■ **Task statement**:
Copy out each line of the material below that holds the string "registered".

■ **Data to process**:
........

File: src/sv/mpjs_pkg.sv
// mpjs_pkg: shared types and constants for the multi-policy job scheduler
// used by mpjs_ctrl, mpjs_dp and the top level
package mpjs_pkg;

  localparam logic [1:0] POL_FIFO = 2'd0;
  localparam logic [1:0] POL_RR   = 2'd1;
  localparam logic [1:0] POL_SJF  = 2'd2;
  localparam logic [1:0] POL_PSJF = 2'd3;

  localparam logic CFG_POLICY  = 1'b0;
  localparam logic CFG_QUANTUM = 1'b1;

  localparam logic [15:0] QUANTUM_RESET = 16'd500;
  localparam int OUT_IDX_W = 6;

  // controller to datapath commands
  typedef struct packed {
    logic capture;     // latch input beat
    logic arrive;      // do arrival update
    logic scan_clr;    // start table scan
    logic scan_step;   // process one table entry
    logic rr_pop;      // round robin: pop one ring entry
    logic rr_decide;   // first decision step of a tick
    logic commit;      // decrement running job, build result
    logic ring_rd;     // issue ring read at head
    logic norm_start;  // start slice counter reduction
    logic norm_step;   // one bit of slice counter reduction
  } cmd_t;

  // datapath to controller status
  typedef struct packed {
    logic is_tick;
    logic scan_last;   // last entry of scan
    logic need_scan;   // tick needs a table scan
    logic need_ring;   // tick needs ring pops
    logic ring_empty;
    logic pop_hit;     // popped entry is live
    logic slice_big;   // round robin slice counter not below quantum
    logic norm_last;   // last bit of slice counter reduction
  } sts_t;

endpackage

File: src/sv/mpjs_ctrl.sv
// mpjs_ctrl: sequencing state machine for the job scheduler
// depends on mpjs_pkg; drives mpjs_dp through cmd_t, reads sts_t
module mpjs_ctrl (
  input  logic          clk,
  input  logic          rst_n,
  input  logic          in_valid,
  output logic          in_ready,
  output logic          out_valid,
  input  logic          out_ready,
  input  mpjs_pkg::sts_t sts,
  output mpjs_pkg::cmd_t cmd
);
  import mpjs_pkg::*;

  typedef enum logic [7:0] {
    S_IDLE   = 8'b00000001,
    S_DEC    = 8'b00000010,
    S_SCAN   = 8'b00000100,
    S_RRREQ  = 8'b00001000,
    S_RRPOP  = 8'b00010000,
    S_COMMIT = 8'b00100000,
    S_OUT    = 8'b01000000,
    S_NORM   = 8'b10000000
  } state_t;

  state_t state_r, state_nxt;

  assign in_ready  = (state_r == S_IDLE);
  assign out_valid = (state_r == S_OUT);

  always_comb begin
    state_nxt = state_r;
    cmd = '0;
    unique case (state_r)
      S_IDLE: begin
        if (in_valid) begin
          cmd.capture = 1'b1;
          state_nxt = S_DEC;
        end
      end
      S_DEC: begin
        if (!sts.is_tick) begin
          cmd.arrive = 1'b1;
          state_nxt = S_OUT;
        end else if (sts.slice_big) begin
          cmd.norm_start = 1'b1;
          state_nxt = S_NORM;
        end else begin
          cmd.rr_decide = 1'b1;
          cmd.ring_rd = 1'b1;
          if (sts.need_scan) begin
            cmd.scan_clr = 1'b1;
            state_nxt = S_SCAN;
          end else if (sts.need_ring) begin
            state_nxt = S_RRREQ;
          end else begin
            state_nxt = S_COMMIT;
          end
        end
      end
      S_NORM: begin
        cmd.norm_step = 1'b1;
        if (sts.norm_last) state_nxt = S_DEC;
      end
      S_SCAN: begin
        cmd.scan_step = 1'b1;
        if (sts.scan_last) state_nxt = S_COMMIT;
      end
      S_RRREQ: begin
        // ring read data lands this cycle
        state_nxt = S_RRPOP;
      end
      S_RRPOP: begin
        if (sts.ring_empty) begin
          state_nxt = S_COMMIT;
        end else begin
          cmd.rr_pop = 1'b1;
          cmd.ring_rd = 1'b1;
          state_nxt = sts.pop_hit ? S_COMMIT : S_RRREQ;
        end
      end
      S_COMMIT: begin
        cmd.commit = 1'b1;
        state_nxt = S_OUT;
      end
      S_OUT: begin
        if (out_ready) state_nxt = S_IDLE;
      end
      default: state_nxt = S_IDLE;
    endcase
  end

  always_ff @(posedge clk) begin
    if (!rst_n) state_r <= S_IDLE;
    else        state_r <= state_nxt;
  end

endmodule

File: src/sv/mpjs_dp.sv
// mpjs_dp: job table, ready ring, policy state and result registers
// depends on mpjs_pkg; commanded by mpjs_ctrl
module mpjs_dp #(
  parameter int MAX_JOBS  = 64,
  parameter int TIME_BITS = 24
) (
  input  logic                           clk,
  input  logic                           rst_n,
  input  logic                           in_mode,
  input  logic [23:0]                    in_exec_time,
  input  logic                           in_last_job,
  input  logic                           cfg_we,
  input  logic                           cfg_index,
  input  logic [15:0]                    cfg_wdata,
  input  mpjs_pkg::cmd_t                 cmd,
  output mpjs_pkg::sts_t                 sts,
  output logic [mpjs_pkg::OUT_IDX_W-1:0] out_job_index,
  output logic                           out_idle,
  output logic                           out_job_done,
  output logic                           out_rejected,
  output logic                           out_all_done
);
  import mpjs_pkg::*;

  localparam int IW = $clog2(MAX_JOBS);
  localparam int CW = $clog2(MAX_JOBS + 1);
  localparam logic [CW-1:0] CNT_MAX  = CW'(MAX_JOBS);
  localparam logic [IW-1:0] IDX_LAST = IW'(MAX_JOBS - 1);

  logic [TIME_BITS-1:0] rt_mem [MAX_JOBS];
  logic [IW-1:0]        ring_mem [MAX_JOBS];

  logic [1:0]  policy_r;
  logic [15:0] quantum_r;

  logic                 mode_r, last_r;
  logic [TIME_BITS-1:0] exec_r;

  logic [CW-1:0] arrived_r, finished_r, ring_cnt_r;
  logic [IW-1:0] run_slot_r, head_r, tail_r;
  logic          run_valid_r, pend_r, last_seen_r;
  logic [15:0]   slice_r;

  // running job remaining time, kept beside the table
  logic [TIME_BITS-1:0] run_rt_r;

  // scan state
  logic [IW-1:0]        scan_i_r;
  logic                 found_r;
  logic [IW-1:0]        best_i_r;
  logic [TIME_BITS-1:0] best_t_r;

  // table read port
  logic [IW-1:0]        rd_addr;
  logic [TIME_BITS-1:0] rd_data_r;
  logic [IW-1:0]        ring_q_r;
  logic [IW-1:0]        ring_mem_q;

  // selection result
  logic                 sel_ok_r;
  logic [IW-1:0]        sel_slot_r;
  logic [TIME_BITS-1:0] sel_rt_r;

  logic [15:0] q_eff;
  logic        run_live;
  logic        keep_rr;
  logic        slice_zero;

  assign q_eff      = (quantum_r == 16'd0) ? 16'd1 : quantum_r;
  assign run_live   = run_valid_r && (run_rt_r != '0);
  assign slice_zero = (slice_r == 16'd0);
  assign keep_rr    = run_live && !slice_zero;

  // slice counter remainder by the quantum, one bit a cycle
  logic [15:0] norm_div_r, norm_rem_r;
  logic [3:0]  norm_cnt_r;
  logic [16:0] norm_sh;
  logic [15:0] norm_rem_nxt;
  assign norm_sh      = {norm_rem_r, norm_div_r[15]};
  assign norm_rem_nxt = (norm_sh >= {1'b0, q_eff}) ? 16'(norm_sh - {1'b0, q_eff})
                                                   : norm_sh[15:0];

  always_ff @(posedge clk) begin
    if (cmd.norm_start) begin
      norm_div_r <= slice_r;
      norm_rem_r <= '0;
      norm_cnt_r <= '0;
    end else if (cmd.norm_step) begin
      norm_div_r <= {norm_div_r[14:0], 1'b0};
      norm_rem_r <= norm_rem_nxt;
      norm_cnt_r <= norm_cnt_r + 4'd1;
    end
  end

  always_comb begin
    sts = '0;
    sts.is_tick    = mode_r;
    sts.scan_last  = (CW'(scan_i_r) + CW'(1) >= arrived_r);
    sts.need_scan  = 1'b0;
    sts.need_ring  = 1'b0;
    unique case (policy_r)
      POL_FIFO: sts.need_scan = (arrived_r != '0);
      POL_RR:   sts.need_ring = !keep_rr;
      POL_SJF:  sts.need_scan = !run_live && (arrived_r != '0);
      POL_PSJF: sts.need_scan = (pend_r || !run_live) && (arrived_r != '0);
      default:  sts.need_scan = 1'b0;
    endcase
    sts.ring_empty = (ring_cnt_r == '0);
    sts.pop_hit    = (CW'(ring_q_r) < arrived_r) && (rd_data_r != '0);
    sts.slice_big  = (policy_r == POL_RR) && (slice_r >= q_eff);
    sts.norm_last  = (norm_cnt_r == 4'd15);
  end

  // registered table read: scan index or popped ring slot
  always_comb begin
    if (cmd.scan_step || cmd.scan_clr) rd_addr = cmd.scan_clr ? '0 : scan_i_r + IW'(1);
    else                               rd_addr = ring_mem_q;
  end

  logic [IW-1:0] ring_rd_addr;
  // head after this cycle's pop
  assign ring_rd_addr = cmd.rr_pop ? ((head_r == IDX_LAST) ? '0 : head_r + IW'(1)) : head_r;

  // ring write: push of preempted job or arriving job
  logic          push_en;
  logic [IW-1:0] push_val;
  always_comb begin
    push_en  = 1'b0;
    push_val = '0;
    if (cmd.arrive && (arrived_r < CNT_MAX) && (exec_r != '0) && (policy_r == POL_RR)) begin
      push_en  = 1'b1;
      push_val = arrived_r[IW-1:0];
    end else if (cmd.rr_decide && policy_r == POL_RR && !keep_rr && run_live) begin
      push_en  = 1'b1;
      push_val = run_slot_r;
    end
    if (ring_cnt_r >= CNT_MAX) push_en = 1'b0;
  end

  // a read issued with a push into an empty ring returns the pushed value
  always_ff @(posedge clk) begin
    if (cmd.ring_rd) begin
      if (push_en && (tail_r == ring_rd_addr)) ring_mem_q <= push_val;
      else                                     ring_mem_q <= ring_mem[ring_rd_addr];
    end
  end

  always_ff @(posedge clk) begin
    if (push_en) ring_mem[tail_r] <= push_val;
  end

  // table memory: one write port, one registered read
  logic                 tw_en;
  logic [IW-1:0]        tw_addr;
  logic [TIME_BITS-1:0] tw_data;
  logic [TIME_BITS-1:0] dec_rt;
  assign dec_rt = sel_rt_r - TIME_BITS'(1);

  always_comb begin
    tw_en = 1'b0; tw_addr = '0; tw_data = '0;
    if (cmd.arrive && (arrived_r < CNT_MAX)) begin
      tw_en = 1'b1; tw_addr = arrived_r[IW-1:0]; tw_data = exec_r;
    end else if (cmd.commit && sel_ok_r) begin
      tw_en = 1'b1; tw_addr = sel_slot_r; tw_data = dec_rt;
    end
  end

  always_ff @(posedge clk) begin
    if (tw_en) rt_mem[tw_addr] <= tw_data;
    rd_data_r <= rt_mem[rd_addr];
  end

  // ring read address tracks where the popped slot reads the table
  always_ff @(posedge clk) begin
    ring_q_r <= rd_addr;
  end

  always_ff @(posedge clk) begin
    if (!rst_n) begin
      policy_r    <= POL_FIFO;
      quantum_r   <= QUANTUM_RESET;
      arrived_r   <= '0;
      finished_r  <= '0;
      ring_cnt_r  <= '0;
      run_slot_r  <= '0;
      head_r      <= '0;
      tail_r      <= '0;
      run_valid_r <= 1'b0;
      pend_r      <= 1'b0;
      last_seen_r <= 1'b0;
      slice_r     <= '0;
      sel_ok_r    <= 1'b0;
    end else begin
      if (cfg_we) begin
        if (cfg_index == CFG_POLICY) policy_r  <= cfg_wdata[1:0];
        else                         quantum_r <= cfg_wdata;
      end
      if (push_en) begin
        tail_r <= (tail_r == IDX_LAST) ? '0 : tail_r + IW'(1);
      end
      if (push_en && !cmd.rr_pop) ring_cnt_r <= ring_cnt_r + CW'(1);
      else if (!push_en && cmd.rr_pop) ring_cnt_r <= ring_cnt_r - CW'(1);
      if (cmd.rr_pop) head_r <= (head_r == IDX_LAST) ? '0 : head_r + IW'(1);

      if (cmd.norm_step && sts.norm_last) slice_r <= norm_rem_nxt;

      if (cmd.arrive) begin
        if (arrived_r < CNT_MAX) begin
          arrived_r <= arrived_r + CW'(1);
          if (exec_r == '0) finished_r <= finished_r + CW'(1);
          pend_r <= 1'b1;
        end
        if (last_r) last_seen_r <= 1'b1;
      end

      if (cmd.rr_decide) begin
        // default: keep running job
        sel_ok_r   <= run_live;
        sel_slot_r <= run_slot_r;
        sel_rt_r   <= run_rt_r;
        if (policy_r == POL_RR) begin
          if (keep_rr) slice_r <= (slice_r + 16'd1 >= q_eff) ? 16'd0 : slice_r + 16'd1;
          else         slice_r <= (q_eff == 16'd1) ? 16'd0 : 16'd1;
          if (!keep_rr) sel_ok_r <= 1'b0;
        end else if (policy_r == POL_FIFO) begin
          sel_ok_r <= 1'b0;
        end else if (policy_r == POL_PSJF) begin
          pend_r <= 1'b0;
          if (pend_r) sel_ok_r <= 1'b0;
        end else if (!run_live) begin
          sel_ok_r <= 1'b0;
        end
      end

      if (cmd.scan_clr) begin
        scan_i_r <= '0;
        found_r  <= 1'b0;
      end
      if (cmd.scan_step) begin
        scan_i_r <= scan_i_r + IW'(1);
        if (rd_data_r != '0 && !found_r) begin
          found_r <= 1'b1; best_i_r <= scan_i_r; best_t_r <= rd_data_r;
        end else if (rd_data_r != '0 && policy_r != POL_FIFO && rd_data_r < best_t_r) begin
          best_i_r <= scan_i_r; best_t_r <= rd_data_r;
        end
        if (sts.scan_last) begin
          if (rd_data_r != '0 && !found_r) begin
            sel_ok_r <= 1'b1; sel_slot_r <= scan_i_r; sel_rt_r <= rd_data_r;
          end else if (rd_data_r != '0 && policy_r != POL_FIFO && rd_data_r < best_t_r) begin
            sel_ok_r <= 1'b1; sel_slot_r <= scan_i_r; sel_rt_r <= rd_data_r;
          end else begin
            sel_ok_r <= found_r; sel_slot_r <= best_i_r; sel_rt_r <= best_t_r;
          end
        end
      end

      if (cmd.rr_pop && sts.pop_hit) begin
        sel_ok_r <= 1'b1; sel_slot_r <= ring_q_r; sel_rt_r <= rd_data_r;
      end

      if (cmd.commit) begin
        run_valid_r <= sel_ok_r && (dec_rt != '0);
        if (sel_ok_r) begin
          run_slot_r <= sel_slot_r;
          run_rt_r   <= dec_rt;
          if (dec_rt == '0) finished_r <= finished_r + CW'(1);
        end
      end
    end
  end

  always_ff @(posedge clk) begin
    if (cmd.capture) begin
      mode_r <= in_mode;
      exec_r <= TIME_BITS'(in_exec_time);
      last_r <= in_last_job;
    end
  end

  // result registers
  logic [OUT_IDX_W-1:0] idx_r;
  logic idle_r, done_r, rej_r;
  always_ff @(posedge clk) begin
    if (cmd.arrive) begin
      idx_r  <= (arrived_r < CNT_MAX) ? OUT_IDX_W'(arrived_r) : '0;
      idle_r <= 1'b0;
      done_r <= 1'b0;
      rej_r  <= (arrived_r >= CNT_MAX);
    end else if (cmd.commit) begin
      idx_r  <= sel_ok_r ? OUT_IDX_W'(sel_slot_r) : '0;
      idle_r <= !sel_ok_r;
      done_r <= sel_ok_r && (dec_rt == '0);
      rej_r  <= 1'b0;
    end
  end

  assign out_job_index = idx_r;
  assign out_idle      = idle_r;
  assign out_job_done  = done_r;
  assign out_rejected  = rej_r;
  assign out_all_done  = last_seen_r && (finished_r == arrived_r);

endmodule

........

■ **Solution**:
  // registered table read: scan index or popped ring slot
  // table memory: one write port, one registered read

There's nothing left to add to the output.